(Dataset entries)
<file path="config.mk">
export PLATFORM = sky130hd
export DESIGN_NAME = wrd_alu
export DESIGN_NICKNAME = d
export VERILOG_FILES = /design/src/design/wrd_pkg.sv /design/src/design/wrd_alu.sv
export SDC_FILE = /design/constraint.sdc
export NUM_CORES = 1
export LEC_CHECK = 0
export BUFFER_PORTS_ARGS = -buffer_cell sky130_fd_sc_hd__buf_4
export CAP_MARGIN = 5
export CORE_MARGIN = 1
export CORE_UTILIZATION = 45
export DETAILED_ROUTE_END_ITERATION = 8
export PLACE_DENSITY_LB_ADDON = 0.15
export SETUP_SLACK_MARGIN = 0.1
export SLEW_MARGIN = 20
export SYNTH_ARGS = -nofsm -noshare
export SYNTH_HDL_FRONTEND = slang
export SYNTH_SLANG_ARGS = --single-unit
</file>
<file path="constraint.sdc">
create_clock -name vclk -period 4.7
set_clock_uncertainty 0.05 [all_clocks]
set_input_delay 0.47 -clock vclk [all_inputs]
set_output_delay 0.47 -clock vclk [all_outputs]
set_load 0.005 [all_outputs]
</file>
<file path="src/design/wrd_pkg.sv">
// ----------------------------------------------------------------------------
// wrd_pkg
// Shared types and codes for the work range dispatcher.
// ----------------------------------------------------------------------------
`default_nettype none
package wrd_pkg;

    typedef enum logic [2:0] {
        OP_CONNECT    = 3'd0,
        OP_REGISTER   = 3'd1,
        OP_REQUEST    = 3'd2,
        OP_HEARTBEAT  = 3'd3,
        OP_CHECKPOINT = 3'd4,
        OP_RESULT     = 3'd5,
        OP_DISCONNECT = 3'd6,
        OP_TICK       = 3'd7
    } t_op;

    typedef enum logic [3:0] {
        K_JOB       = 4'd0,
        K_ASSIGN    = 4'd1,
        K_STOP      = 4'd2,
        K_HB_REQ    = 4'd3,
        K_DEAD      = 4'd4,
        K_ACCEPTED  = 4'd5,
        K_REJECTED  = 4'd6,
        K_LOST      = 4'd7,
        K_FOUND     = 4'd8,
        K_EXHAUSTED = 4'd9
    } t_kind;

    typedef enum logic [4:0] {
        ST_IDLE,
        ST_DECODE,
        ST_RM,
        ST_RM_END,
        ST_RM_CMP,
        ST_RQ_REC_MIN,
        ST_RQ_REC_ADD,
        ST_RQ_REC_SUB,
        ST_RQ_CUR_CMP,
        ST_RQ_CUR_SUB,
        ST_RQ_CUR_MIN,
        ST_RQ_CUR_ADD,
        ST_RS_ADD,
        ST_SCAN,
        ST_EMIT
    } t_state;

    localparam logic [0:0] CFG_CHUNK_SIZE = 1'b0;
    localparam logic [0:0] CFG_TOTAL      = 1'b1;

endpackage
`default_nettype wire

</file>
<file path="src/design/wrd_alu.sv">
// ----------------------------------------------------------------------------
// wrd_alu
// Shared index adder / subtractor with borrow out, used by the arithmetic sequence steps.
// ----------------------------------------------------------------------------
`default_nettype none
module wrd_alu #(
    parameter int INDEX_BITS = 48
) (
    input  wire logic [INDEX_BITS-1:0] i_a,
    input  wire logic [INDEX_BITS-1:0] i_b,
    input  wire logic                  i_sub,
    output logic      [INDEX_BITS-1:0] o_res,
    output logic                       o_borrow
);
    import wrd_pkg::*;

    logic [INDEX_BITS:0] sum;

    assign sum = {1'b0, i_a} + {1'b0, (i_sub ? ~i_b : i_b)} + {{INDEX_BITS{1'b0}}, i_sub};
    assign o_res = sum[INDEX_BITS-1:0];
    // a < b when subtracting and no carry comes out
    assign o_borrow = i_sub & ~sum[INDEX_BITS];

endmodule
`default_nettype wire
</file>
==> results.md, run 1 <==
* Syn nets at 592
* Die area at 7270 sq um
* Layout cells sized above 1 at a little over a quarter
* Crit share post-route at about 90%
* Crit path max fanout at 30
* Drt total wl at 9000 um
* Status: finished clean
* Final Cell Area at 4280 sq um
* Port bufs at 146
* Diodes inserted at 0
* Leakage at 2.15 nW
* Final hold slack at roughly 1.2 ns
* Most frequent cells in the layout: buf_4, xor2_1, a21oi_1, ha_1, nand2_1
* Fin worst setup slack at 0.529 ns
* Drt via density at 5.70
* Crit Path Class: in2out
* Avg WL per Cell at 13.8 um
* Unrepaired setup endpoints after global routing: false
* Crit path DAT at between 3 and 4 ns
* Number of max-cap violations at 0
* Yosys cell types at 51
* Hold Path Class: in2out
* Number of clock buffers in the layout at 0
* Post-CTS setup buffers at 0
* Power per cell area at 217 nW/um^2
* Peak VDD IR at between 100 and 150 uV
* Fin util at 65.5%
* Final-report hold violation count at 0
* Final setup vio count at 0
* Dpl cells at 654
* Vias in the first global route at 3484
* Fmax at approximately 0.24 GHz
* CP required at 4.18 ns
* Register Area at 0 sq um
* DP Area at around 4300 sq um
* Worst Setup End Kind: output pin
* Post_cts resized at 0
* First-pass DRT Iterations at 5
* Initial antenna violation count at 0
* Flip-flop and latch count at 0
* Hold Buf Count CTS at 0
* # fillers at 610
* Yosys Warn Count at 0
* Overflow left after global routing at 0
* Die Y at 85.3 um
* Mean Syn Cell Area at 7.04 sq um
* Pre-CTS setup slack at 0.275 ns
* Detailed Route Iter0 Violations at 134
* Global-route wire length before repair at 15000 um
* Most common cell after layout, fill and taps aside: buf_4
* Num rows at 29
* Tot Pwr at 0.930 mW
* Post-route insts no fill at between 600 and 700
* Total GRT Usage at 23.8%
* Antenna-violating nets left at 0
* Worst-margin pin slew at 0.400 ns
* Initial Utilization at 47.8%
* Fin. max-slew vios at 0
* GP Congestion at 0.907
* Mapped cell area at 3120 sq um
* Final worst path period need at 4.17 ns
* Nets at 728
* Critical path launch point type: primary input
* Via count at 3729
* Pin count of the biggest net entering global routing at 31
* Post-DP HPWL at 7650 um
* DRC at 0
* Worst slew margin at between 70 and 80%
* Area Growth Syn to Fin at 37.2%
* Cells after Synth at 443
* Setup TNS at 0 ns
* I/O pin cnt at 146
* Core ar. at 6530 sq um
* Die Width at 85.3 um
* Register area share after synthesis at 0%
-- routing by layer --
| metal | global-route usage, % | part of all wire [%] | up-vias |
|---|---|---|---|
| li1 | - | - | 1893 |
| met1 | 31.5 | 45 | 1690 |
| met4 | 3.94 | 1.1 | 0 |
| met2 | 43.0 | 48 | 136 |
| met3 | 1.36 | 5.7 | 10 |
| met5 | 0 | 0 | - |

...

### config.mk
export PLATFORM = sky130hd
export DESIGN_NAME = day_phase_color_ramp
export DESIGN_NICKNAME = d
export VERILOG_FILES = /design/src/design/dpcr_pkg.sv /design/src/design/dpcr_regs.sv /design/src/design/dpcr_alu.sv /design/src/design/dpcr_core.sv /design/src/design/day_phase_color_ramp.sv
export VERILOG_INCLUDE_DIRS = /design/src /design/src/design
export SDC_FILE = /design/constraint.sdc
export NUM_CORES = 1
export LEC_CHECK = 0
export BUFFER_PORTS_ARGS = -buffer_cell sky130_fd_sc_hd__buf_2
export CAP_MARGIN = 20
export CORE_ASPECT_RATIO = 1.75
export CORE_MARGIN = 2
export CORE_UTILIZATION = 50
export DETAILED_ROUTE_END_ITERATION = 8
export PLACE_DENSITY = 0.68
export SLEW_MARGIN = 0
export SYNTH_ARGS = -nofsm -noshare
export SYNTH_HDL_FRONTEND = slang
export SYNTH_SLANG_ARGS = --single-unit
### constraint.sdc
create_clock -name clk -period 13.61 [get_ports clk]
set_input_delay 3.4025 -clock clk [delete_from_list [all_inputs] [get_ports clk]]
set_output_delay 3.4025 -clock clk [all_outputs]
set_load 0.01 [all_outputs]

* * *

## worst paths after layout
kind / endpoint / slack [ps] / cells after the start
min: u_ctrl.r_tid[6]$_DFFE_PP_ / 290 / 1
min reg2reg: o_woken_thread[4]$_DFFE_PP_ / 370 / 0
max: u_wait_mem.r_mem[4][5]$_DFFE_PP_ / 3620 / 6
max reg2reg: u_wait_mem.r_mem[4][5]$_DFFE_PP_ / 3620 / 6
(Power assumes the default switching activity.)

What you have to do. Take the line above containing "max: u_wait_mem.r_mem[4][5]$_DFFE_PP_ /", the line containing "(Power assumes the", and all lines in between, and copy them exactly without anything else.

Task answer.
max: u_wait_mem.r_mem[4][5]$_DFFE_PP_ / 3620 / 6
max reg2reg: u_wait_mem.r_mem[4][5]$_DFFE_PP_ / 3620 / 6
(Power assumes the default switching activity.)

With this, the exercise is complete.